§ Extracted information
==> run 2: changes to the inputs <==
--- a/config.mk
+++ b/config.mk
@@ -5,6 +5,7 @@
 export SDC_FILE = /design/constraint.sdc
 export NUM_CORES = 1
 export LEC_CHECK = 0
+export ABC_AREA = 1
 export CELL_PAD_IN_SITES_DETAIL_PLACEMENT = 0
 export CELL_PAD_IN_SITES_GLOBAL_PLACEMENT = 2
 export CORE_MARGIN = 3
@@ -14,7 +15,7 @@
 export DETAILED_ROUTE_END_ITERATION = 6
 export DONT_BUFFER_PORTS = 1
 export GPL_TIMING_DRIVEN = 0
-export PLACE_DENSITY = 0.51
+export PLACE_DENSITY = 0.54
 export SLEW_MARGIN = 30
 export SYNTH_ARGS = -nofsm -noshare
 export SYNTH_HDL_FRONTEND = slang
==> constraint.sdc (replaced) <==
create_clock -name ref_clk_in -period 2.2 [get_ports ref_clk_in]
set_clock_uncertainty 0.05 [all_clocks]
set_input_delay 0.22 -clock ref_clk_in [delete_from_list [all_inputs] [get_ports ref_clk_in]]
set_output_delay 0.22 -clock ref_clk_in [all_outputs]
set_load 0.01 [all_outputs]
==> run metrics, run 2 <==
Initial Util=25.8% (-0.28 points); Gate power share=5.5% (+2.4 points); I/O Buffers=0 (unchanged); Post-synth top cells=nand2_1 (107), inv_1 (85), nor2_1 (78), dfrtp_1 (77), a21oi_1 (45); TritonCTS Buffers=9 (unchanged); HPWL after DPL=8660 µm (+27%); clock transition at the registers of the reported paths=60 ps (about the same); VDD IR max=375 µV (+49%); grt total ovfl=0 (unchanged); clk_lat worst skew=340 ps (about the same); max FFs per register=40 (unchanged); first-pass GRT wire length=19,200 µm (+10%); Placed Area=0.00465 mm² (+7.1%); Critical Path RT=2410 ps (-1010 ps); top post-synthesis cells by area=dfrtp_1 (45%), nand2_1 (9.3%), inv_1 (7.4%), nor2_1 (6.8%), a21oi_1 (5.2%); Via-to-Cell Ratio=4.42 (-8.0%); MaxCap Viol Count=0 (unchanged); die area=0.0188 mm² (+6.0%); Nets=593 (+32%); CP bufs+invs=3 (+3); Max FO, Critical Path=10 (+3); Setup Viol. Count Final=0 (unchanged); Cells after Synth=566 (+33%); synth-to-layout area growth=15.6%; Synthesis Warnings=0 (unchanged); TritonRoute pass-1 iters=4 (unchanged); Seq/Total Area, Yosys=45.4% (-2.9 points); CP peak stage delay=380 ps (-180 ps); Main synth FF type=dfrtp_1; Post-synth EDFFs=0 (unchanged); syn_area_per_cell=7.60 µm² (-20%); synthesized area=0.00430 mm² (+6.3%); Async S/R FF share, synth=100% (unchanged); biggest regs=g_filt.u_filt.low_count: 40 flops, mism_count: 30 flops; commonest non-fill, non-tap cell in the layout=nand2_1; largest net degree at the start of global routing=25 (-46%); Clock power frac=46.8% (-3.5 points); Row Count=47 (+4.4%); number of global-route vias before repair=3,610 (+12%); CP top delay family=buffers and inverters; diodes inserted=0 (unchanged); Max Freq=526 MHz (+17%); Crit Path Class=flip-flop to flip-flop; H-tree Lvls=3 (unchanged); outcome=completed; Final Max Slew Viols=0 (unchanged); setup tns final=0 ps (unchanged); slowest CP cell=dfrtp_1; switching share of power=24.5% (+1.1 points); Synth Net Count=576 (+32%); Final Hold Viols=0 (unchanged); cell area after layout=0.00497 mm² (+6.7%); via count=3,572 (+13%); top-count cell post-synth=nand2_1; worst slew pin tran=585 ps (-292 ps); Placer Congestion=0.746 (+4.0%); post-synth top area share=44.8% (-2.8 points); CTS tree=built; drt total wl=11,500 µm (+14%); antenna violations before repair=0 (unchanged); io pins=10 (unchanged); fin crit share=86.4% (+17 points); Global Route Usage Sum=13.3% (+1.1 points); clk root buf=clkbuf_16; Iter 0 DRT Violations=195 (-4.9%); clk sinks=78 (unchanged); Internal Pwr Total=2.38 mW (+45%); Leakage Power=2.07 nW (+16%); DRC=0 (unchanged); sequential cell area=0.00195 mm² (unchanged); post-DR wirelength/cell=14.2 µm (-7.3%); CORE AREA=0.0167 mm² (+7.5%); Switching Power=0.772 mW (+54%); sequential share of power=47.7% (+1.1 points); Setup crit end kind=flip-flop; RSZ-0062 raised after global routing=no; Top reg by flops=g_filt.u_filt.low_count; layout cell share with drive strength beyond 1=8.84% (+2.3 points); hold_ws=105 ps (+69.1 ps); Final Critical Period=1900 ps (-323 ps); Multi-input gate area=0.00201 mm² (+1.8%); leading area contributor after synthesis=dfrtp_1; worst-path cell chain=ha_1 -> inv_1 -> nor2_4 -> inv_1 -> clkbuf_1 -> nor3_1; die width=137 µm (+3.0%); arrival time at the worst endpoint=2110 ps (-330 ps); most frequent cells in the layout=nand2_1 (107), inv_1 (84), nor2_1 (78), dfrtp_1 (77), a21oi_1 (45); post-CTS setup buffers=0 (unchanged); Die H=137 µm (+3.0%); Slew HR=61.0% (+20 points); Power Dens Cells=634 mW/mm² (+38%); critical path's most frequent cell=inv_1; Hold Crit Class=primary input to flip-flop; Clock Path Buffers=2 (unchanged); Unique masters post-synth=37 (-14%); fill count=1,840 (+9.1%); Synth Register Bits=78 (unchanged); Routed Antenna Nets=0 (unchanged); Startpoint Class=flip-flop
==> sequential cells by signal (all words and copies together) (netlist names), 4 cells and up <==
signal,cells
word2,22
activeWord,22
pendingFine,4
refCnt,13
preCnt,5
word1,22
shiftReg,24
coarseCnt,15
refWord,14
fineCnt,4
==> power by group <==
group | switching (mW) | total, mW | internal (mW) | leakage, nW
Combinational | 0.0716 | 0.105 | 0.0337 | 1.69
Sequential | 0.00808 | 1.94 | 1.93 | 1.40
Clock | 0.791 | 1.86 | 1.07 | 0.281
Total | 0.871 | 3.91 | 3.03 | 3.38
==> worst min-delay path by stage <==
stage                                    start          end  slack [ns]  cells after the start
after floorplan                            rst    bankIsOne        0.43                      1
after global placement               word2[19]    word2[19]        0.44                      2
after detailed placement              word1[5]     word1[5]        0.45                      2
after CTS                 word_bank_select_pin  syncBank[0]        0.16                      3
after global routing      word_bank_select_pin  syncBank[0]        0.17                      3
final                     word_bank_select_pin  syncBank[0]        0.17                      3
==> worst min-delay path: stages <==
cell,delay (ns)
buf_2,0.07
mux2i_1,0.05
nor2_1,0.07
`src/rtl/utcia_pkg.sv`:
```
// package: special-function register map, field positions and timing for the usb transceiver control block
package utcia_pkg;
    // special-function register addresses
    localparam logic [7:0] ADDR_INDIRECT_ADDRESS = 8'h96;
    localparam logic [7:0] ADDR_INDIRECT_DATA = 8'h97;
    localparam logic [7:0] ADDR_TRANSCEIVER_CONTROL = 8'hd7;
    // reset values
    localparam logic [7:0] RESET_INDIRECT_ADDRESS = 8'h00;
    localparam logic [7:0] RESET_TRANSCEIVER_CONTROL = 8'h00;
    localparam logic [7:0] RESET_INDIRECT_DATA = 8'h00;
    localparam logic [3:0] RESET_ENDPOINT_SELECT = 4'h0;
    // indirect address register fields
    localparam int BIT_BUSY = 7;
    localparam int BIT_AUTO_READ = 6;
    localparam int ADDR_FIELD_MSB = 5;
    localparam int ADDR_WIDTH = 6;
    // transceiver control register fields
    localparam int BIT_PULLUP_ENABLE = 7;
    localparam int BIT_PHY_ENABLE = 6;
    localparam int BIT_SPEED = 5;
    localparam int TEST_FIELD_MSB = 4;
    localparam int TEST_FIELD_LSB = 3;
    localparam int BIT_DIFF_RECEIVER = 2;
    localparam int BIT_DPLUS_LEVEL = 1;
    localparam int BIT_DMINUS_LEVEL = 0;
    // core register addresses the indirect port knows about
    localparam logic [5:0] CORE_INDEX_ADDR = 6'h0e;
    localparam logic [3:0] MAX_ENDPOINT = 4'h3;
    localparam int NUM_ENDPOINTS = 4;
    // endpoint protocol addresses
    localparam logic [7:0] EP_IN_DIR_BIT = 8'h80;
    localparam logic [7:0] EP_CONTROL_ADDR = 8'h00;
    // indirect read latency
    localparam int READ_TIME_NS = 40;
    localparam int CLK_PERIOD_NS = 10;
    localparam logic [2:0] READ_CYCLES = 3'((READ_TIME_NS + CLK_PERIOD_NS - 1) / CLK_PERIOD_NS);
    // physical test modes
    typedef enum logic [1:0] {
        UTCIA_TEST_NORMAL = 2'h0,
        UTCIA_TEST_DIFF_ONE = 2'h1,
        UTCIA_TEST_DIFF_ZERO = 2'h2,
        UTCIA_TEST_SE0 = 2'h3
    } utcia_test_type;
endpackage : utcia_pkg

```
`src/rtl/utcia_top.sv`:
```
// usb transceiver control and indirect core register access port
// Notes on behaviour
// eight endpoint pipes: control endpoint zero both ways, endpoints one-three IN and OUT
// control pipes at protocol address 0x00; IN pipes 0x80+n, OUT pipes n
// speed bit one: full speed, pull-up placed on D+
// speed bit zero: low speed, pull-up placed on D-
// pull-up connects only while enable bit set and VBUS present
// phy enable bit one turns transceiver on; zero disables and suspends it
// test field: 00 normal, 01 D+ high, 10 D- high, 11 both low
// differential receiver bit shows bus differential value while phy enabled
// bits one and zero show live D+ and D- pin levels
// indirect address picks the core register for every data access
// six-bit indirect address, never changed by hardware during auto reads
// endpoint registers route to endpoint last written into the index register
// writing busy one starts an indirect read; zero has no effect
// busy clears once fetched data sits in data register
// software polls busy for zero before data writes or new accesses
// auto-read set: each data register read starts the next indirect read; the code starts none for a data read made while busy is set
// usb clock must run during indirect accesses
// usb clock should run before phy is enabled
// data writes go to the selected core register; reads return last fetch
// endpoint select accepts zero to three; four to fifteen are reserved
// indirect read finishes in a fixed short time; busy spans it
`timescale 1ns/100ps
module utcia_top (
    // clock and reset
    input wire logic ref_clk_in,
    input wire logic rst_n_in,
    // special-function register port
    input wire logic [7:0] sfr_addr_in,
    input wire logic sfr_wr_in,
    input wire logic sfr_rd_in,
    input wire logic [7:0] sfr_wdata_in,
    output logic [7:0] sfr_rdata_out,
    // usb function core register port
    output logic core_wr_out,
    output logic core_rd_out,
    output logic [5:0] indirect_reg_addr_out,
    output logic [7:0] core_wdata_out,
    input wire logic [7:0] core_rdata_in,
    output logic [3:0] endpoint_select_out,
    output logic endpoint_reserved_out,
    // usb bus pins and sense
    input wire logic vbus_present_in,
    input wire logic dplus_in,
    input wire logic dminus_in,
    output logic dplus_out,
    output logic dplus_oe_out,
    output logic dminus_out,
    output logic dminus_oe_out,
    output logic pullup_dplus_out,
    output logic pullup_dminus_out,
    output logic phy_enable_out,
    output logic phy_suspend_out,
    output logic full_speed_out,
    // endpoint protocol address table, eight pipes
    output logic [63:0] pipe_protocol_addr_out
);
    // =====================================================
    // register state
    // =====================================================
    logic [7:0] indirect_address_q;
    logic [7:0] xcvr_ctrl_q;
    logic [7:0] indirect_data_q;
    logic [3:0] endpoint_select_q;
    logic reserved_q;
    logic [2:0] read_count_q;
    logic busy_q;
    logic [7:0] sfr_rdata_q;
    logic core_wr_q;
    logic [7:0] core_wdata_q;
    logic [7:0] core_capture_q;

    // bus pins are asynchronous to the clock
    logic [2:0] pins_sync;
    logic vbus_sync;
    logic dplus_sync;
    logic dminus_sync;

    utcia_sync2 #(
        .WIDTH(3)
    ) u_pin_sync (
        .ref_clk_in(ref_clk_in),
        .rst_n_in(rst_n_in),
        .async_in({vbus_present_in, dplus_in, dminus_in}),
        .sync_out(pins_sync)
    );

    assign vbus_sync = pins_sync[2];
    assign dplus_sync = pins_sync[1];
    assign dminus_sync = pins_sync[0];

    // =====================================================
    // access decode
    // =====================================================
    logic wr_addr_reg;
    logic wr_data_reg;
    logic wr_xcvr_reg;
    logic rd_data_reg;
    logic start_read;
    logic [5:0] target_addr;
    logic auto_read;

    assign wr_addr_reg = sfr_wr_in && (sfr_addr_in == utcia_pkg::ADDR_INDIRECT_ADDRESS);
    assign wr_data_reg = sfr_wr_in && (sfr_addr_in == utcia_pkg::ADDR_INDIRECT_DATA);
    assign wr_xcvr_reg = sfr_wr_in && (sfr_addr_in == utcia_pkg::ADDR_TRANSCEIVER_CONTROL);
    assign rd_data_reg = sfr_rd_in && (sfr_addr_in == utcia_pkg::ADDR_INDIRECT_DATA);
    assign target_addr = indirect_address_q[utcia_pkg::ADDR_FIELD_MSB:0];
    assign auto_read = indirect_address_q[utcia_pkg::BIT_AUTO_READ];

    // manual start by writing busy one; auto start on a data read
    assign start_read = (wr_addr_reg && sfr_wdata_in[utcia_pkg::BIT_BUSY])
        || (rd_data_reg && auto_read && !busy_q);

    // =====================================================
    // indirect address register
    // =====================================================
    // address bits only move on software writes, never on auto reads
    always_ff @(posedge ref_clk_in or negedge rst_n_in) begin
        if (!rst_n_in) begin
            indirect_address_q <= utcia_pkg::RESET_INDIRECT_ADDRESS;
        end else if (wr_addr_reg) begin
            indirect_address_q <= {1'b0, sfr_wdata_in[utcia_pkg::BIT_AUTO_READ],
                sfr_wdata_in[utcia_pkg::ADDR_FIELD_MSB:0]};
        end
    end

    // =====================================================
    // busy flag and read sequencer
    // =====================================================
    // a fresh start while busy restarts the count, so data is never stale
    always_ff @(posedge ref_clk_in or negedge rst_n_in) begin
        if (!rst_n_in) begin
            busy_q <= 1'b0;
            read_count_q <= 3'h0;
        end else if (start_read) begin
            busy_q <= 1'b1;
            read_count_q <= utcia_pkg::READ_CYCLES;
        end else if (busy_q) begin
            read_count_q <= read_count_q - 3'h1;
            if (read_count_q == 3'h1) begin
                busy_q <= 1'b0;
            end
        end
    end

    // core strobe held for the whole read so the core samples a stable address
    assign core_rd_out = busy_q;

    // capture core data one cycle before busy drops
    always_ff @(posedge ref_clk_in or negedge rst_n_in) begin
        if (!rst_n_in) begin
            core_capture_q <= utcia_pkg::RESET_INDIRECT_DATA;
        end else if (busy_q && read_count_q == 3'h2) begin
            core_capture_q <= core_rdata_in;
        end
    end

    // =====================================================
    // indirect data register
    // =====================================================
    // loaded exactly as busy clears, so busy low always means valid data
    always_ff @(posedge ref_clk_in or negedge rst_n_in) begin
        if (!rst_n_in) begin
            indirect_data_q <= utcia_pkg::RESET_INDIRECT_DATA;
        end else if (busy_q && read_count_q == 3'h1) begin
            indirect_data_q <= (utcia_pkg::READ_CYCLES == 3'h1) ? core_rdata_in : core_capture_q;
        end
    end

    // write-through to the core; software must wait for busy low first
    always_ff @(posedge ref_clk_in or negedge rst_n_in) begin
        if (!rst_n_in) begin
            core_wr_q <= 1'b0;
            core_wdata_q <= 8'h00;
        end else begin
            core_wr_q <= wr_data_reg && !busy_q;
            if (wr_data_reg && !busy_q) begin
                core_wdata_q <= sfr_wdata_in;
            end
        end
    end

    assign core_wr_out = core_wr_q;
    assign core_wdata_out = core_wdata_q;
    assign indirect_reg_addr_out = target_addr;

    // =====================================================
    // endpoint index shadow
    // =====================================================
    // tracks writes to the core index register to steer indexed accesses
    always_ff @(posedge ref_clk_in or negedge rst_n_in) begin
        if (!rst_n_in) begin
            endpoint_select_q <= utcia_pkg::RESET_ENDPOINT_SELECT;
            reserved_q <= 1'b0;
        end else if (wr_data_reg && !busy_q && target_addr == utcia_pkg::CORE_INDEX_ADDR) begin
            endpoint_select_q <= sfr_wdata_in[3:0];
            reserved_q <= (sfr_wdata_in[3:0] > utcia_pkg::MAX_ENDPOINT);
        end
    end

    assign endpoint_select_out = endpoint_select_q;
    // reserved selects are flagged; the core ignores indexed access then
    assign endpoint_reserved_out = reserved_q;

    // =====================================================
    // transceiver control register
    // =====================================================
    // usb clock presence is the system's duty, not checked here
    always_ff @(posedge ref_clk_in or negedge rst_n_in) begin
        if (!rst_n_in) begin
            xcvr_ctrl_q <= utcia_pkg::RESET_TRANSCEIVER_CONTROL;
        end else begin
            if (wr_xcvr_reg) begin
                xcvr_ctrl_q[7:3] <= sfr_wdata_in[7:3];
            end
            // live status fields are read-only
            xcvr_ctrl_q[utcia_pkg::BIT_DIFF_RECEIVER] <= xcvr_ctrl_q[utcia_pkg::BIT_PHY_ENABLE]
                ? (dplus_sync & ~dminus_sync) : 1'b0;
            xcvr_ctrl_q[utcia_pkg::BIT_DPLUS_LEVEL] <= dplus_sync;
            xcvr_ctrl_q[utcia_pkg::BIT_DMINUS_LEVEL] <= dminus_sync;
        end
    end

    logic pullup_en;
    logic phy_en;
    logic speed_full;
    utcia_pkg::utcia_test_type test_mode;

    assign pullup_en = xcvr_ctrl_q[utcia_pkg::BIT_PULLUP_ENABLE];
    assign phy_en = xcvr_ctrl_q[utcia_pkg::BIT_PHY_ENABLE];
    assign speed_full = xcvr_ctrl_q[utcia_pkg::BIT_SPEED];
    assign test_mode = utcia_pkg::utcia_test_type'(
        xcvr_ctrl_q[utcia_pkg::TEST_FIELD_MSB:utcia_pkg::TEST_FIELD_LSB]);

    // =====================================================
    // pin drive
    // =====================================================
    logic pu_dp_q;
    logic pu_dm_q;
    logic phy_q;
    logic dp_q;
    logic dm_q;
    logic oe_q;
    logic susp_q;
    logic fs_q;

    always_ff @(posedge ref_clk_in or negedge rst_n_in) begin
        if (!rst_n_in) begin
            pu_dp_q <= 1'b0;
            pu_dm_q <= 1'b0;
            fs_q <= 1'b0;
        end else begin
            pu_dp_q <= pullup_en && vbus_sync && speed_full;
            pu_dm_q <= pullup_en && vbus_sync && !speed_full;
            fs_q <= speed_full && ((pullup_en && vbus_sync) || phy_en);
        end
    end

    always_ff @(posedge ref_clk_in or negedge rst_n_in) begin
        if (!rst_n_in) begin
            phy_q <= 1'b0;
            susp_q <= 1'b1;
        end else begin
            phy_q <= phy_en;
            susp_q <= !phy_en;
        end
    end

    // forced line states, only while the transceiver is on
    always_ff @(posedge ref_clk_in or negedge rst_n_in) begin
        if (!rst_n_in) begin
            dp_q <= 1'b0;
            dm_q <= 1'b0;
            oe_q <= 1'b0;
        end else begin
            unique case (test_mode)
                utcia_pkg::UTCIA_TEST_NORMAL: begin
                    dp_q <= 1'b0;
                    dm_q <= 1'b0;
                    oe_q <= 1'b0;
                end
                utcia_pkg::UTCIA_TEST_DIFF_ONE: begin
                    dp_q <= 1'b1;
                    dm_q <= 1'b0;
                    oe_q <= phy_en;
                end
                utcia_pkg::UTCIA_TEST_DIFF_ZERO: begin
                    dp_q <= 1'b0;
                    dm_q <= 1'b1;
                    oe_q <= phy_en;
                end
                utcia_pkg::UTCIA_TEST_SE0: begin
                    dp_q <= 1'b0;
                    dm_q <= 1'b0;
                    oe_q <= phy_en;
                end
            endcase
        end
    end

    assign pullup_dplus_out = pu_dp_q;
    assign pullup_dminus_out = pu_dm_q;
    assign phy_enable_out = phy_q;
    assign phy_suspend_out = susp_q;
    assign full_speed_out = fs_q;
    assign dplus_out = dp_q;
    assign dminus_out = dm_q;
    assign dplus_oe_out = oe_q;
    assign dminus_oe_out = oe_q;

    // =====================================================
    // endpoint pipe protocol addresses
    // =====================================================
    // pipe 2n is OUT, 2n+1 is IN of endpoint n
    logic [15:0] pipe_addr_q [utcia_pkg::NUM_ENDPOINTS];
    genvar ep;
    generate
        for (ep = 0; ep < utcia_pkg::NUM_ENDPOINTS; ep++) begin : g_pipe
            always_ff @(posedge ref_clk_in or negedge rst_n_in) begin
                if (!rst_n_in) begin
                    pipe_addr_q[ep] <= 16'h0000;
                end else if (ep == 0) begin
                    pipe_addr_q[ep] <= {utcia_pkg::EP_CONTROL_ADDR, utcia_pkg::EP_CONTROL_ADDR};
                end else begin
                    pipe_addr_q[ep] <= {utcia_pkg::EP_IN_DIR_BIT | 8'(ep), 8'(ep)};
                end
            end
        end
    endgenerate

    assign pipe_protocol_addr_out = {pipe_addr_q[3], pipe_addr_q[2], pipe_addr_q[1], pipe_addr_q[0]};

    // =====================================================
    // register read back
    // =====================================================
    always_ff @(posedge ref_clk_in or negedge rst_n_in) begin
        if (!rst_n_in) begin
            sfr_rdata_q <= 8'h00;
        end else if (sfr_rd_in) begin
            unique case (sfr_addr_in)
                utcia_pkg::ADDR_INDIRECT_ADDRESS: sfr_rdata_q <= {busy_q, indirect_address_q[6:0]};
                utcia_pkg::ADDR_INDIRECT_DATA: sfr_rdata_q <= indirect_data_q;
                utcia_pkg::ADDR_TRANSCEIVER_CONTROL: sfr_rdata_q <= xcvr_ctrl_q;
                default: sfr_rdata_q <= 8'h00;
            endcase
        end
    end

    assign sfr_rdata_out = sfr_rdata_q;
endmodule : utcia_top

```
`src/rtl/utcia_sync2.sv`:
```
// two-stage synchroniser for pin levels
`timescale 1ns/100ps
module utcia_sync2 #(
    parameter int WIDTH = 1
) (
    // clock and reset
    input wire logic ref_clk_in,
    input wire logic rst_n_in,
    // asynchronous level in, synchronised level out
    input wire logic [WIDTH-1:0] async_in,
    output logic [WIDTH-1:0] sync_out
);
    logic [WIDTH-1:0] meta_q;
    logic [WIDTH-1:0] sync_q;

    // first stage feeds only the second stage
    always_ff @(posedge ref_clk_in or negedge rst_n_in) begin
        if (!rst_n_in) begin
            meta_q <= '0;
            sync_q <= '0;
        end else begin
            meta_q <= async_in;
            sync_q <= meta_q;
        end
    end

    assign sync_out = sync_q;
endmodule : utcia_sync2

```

§ Problem to work on
Look above for the line with "signal,cells"; retype exactly that line, every line after it up to the line with "mux2i_1,0.05", and that line too, nothing else.

§ Output below
signal,cells
word2,22
activeWord,22
pendingFine,4
refCnt,13
preCnt,5
word1,22
shiftReg,24
coarseCnt,15
refWord,14
fineCnt,4
==> power by group <==
group | switching (mW) | total, mW | internal (mW) | leakage, nW
Combinational | 0.0716 | 0.105 | 0.0337 | 1.69
Sequential | 0.00808 | 1.94 | 1.93 | 1.40
Clock | 0.791 | 1.86 | 1.07 | 0.281
Total | 0.871 | 3.91 | 3.03 | 3.38
==> worst min-delay path by stage <==
stage                                    start          end  slack [ns]  cells after the start
after floorplan                            rst    bankIsOne        0.43                      1
after global placement               word2[19]    word2[19]        0.44                      2
after detailed placement              word1[5]     word1[5]        0.45                      2
after CTS                 word_bank_select_pin  syncBank[0]        0.16                      3
after global routing      word_bank_select_pin  syncBank[0]        0.17                      3
final                     word_bank_select_pin  syncBank[0]        0.17                      3
==> worst min-delay path: stages <==
cell,delay (ns)
buf_2,0.07
mux2i_1,0.05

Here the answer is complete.